-- WHAT THE TASK REQUIRES --
Copy out every line of the records where the string "about" occurs.

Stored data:

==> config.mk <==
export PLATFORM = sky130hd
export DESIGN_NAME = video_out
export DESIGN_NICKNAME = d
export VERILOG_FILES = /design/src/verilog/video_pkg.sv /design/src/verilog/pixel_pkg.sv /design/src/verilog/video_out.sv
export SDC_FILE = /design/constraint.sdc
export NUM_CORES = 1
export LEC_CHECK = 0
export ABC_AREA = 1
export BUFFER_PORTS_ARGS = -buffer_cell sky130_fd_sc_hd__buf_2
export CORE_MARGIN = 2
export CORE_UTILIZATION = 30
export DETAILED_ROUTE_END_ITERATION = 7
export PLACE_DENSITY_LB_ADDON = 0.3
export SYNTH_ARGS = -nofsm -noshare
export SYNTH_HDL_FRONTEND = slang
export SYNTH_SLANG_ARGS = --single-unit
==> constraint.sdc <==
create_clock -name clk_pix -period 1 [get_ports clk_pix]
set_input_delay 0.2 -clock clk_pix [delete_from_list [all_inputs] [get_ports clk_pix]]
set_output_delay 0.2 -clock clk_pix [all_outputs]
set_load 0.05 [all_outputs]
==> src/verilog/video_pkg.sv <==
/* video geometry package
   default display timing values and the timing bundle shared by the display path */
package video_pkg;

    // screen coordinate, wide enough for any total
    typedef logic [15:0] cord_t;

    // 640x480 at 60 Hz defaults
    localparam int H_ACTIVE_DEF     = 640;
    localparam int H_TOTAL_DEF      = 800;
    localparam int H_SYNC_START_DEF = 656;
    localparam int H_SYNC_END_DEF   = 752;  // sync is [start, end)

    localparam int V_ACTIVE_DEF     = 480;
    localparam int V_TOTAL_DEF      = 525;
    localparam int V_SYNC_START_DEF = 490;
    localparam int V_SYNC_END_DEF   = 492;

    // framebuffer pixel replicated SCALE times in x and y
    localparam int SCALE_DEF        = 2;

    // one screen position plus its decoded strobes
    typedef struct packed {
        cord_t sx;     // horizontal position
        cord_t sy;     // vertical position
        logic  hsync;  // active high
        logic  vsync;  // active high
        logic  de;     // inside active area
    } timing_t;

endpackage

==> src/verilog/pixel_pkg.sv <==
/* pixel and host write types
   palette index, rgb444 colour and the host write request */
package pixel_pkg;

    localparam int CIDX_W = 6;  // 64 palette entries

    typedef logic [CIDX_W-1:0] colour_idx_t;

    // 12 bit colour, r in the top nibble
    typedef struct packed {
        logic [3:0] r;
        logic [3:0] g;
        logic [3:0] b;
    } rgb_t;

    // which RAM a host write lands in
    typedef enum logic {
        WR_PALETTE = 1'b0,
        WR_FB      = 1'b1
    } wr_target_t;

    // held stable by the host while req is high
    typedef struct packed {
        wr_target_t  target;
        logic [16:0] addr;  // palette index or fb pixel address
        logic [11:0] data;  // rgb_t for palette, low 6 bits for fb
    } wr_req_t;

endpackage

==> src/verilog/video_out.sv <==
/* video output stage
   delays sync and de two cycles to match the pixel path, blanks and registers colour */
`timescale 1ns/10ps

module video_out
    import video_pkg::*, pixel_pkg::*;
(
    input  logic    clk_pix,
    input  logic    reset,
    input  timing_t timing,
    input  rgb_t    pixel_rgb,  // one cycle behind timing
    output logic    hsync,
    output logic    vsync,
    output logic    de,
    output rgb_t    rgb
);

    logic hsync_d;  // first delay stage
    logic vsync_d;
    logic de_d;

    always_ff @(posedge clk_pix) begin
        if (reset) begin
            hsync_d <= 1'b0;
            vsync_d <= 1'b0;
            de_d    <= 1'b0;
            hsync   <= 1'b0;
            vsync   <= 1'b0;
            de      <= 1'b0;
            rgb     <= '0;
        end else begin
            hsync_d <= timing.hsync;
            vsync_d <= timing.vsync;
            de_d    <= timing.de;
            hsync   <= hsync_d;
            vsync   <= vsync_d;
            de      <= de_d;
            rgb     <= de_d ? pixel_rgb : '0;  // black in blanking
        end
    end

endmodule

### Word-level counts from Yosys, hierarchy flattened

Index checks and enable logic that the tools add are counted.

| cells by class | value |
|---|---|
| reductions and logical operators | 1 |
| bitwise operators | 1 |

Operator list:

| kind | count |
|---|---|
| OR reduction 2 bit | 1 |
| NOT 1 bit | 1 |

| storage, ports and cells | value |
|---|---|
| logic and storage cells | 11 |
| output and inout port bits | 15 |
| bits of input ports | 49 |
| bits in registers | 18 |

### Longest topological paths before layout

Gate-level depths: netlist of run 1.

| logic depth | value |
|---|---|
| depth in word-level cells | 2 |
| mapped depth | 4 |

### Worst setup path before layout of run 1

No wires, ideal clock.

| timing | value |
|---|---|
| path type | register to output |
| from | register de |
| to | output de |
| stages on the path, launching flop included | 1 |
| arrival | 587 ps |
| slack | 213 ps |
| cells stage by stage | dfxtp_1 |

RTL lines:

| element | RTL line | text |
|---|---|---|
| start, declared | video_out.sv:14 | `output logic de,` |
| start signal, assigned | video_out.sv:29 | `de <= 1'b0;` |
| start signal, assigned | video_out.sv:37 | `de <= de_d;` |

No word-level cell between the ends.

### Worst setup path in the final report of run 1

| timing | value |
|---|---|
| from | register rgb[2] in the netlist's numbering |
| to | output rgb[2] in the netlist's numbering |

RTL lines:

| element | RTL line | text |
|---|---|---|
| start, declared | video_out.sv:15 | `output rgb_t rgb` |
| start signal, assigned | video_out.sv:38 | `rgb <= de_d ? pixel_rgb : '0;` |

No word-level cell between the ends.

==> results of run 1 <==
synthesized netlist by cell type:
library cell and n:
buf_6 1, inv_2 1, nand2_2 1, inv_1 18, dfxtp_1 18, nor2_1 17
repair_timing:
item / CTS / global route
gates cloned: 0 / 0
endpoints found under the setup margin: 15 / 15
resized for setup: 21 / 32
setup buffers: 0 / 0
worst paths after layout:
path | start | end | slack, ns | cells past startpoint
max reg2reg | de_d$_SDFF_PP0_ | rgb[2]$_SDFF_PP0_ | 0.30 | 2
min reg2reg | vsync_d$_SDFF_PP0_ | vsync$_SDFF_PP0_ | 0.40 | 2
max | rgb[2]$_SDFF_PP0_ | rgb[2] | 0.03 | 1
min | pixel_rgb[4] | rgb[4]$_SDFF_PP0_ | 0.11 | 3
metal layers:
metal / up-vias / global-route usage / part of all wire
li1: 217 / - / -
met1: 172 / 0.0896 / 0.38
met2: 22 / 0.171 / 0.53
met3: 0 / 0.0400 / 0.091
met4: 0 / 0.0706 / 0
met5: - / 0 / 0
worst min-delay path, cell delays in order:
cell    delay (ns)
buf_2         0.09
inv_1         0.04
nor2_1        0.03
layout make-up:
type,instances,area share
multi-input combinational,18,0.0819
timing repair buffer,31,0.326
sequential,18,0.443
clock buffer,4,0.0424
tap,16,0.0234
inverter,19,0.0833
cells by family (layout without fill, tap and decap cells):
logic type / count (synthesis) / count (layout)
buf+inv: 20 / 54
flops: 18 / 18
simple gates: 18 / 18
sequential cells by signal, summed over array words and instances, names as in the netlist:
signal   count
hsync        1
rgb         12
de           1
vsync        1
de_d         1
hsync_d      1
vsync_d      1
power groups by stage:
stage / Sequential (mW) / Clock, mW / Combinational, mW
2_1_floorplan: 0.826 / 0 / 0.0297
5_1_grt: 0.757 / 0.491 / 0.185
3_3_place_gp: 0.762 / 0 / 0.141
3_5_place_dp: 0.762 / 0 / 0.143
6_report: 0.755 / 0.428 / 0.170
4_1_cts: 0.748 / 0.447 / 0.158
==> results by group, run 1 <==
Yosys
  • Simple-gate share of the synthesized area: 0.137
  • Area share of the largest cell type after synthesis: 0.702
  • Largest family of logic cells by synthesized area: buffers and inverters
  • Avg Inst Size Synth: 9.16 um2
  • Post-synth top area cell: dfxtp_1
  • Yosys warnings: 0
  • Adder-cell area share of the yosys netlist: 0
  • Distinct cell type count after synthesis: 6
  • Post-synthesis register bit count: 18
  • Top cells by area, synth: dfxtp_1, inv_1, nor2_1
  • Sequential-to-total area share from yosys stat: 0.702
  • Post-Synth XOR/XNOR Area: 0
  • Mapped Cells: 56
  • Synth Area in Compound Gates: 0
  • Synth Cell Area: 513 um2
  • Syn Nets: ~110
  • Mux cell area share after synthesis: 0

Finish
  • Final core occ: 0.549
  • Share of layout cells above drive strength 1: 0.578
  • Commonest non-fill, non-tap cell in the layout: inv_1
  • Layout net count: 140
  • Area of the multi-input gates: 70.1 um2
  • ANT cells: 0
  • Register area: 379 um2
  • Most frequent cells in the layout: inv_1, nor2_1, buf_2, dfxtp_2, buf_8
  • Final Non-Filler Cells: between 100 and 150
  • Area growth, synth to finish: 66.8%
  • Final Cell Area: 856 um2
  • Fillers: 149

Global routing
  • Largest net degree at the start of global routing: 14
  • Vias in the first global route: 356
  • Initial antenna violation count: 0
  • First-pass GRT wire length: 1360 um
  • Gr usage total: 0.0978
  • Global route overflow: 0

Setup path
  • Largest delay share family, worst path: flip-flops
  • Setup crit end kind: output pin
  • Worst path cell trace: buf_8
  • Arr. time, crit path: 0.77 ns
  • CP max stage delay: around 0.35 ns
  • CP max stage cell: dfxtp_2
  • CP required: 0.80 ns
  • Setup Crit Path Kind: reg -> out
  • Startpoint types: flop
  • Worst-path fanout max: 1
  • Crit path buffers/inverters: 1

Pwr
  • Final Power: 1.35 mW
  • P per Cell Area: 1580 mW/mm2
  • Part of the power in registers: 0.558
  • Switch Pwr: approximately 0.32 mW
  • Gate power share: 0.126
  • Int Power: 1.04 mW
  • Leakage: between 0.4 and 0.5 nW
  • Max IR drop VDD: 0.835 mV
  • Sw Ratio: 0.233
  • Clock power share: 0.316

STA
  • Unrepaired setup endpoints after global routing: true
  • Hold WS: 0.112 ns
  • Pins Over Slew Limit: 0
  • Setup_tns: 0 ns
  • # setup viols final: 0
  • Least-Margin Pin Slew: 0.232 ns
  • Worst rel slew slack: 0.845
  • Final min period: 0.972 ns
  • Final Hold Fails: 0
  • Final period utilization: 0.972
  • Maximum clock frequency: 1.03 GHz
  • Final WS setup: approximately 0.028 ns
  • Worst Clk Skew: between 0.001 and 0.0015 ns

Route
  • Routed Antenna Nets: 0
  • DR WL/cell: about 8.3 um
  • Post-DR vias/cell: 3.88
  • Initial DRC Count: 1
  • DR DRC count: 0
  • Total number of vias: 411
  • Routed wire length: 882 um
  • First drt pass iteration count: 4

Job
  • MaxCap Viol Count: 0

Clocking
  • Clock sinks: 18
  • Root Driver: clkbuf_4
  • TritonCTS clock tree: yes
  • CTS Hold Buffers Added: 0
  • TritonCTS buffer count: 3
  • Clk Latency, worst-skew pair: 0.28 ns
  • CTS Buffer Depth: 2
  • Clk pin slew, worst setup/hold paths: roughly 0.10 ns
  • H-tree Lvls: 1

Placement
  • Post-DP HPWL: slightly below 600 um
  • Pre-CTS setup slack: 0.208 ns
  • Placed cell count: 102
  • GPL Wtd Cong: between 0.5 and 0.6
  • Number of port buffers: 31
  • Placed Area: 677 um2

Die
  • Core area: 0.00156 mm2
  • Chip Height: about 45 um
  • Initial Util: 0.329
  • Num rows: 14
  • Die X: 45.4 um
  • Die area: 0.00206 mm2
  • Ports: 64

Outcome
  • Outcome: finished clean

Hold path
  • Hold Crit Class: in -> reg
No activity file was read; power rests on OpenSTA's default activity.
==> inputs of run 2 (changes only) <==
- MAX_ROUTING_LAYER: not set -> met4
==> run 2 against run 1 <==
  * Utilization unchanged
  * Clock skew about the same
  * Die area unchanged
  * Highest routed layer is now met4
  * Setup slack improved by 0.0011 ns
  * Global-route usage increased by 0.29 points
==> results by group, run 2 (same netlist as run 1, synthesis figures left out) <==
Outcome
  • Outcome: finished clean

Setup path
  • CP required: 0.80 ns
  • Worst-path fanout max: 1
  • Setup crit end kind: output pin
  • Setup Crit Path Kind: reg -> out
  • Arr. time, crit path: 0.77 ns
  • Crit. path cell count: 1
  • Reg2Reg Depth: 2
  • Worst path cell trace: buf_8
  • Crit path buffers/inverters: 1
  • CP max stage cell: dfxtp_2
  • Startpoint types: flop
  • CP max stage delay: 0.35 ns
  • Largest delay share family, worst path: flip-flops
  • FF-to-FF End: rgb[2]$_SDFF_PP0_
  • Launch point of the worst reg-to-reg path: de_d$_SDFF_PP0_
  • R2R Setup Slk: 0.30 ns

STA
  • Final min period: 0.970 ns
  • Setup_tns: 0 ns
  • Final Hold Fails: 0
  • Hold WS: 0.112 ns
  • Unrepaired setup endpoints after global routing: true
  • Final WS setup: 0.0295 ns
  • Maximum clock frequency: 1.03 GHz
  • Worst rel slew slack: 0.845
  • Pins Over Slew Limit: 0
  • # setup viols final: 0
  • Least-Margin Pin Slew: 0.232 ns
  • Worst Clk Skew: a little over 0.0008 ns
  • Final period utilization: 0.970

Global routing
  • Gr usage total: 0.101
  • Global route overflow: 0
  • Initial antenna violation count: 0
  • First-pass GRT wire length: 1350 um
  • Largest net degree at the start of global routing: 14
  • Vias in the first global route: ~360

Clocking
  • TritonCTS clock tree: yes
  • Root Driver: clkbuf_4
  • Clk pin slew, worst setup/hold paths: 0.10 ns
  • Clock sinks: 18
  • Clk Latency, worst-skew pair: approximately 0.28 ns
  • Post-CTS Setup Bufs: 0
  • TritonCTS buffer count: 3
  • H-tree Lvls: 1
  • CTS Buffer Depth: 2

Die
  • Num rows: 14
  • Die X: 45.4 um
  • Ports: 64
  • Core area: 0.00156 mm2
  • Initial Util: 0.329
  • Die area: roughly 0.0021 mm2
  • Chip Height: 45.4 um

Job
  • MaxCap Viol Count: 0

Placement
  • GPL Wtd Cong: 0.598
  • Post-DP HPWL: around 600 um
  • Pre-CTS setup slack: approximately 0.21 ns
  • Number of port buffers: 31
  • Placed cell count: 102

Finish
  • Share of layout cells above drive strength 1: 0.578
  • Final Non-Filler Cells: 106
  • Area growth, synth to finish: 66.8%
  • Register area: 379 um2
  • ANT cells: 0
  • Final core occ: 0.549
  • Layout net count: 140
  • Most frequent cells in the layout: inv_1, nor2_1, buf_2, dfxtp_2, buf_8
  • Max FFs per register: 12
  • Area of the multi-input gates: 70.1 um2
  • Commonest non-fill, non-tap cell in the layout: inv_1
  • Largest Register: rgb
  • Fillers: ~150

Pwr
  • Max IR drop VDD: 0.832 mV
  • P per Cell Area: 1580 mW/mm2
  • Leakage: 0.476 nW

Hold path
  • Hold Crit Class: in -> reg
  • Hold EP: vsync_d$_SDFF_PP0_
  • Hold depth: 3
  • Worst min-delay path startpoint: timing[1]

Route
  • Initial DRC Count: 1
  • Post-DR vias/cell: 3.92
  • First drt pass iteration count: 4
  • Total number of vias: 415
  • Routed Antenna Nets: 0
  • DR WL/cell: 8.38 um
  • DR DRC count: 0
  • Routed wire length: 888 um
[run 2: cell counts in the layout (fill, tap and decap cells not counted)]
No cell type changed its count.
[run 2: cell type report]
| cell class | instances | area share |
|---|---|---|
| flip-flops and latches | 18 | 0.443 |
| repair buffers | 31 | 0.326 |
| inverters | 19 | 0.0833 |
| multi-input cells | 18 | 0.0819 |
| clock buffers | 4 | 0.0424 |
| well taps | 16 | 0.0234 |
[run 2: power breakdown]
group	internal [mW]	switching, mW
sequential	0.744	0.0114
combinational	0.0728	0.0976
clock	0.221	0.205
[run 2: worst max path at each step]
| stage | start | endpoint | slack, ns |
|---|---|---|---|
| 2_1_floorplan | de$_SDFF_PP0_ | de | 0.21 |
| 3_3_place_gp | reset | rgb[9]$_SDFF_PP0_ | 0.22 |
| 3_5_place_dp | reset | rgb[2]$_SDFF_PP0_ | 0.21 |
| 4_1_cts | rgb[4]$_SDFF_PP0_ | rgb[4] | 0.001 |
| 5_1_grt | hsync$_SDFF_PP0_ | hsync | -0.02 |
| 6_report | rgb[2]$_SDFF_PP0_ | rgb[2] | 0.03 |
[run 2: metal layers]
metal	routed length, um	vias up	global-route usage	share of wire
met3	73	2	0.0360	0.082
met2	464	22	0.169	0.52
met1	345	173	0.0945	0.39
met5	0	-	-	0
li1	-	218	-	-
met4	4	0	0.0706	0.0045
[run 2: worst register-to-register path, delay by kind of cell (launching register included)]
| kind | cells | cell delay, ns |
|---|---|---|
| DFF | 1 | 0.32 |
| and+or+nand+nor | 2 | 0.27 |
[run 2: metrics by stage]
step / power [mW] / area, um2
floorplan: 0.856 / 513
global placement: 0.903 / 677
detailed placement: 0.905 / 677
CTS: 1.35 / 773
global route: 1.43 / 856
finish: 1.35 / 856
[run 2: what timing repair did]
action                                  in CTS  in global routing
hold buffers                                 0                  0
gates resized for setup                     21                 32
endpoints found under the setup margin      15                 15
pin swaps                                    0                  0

-- RESPONSE TO THE EXERCISE --
  • DR WL/cell: about 8.3 um
  • Chip Height: about 45 um
  * Clock skew about the same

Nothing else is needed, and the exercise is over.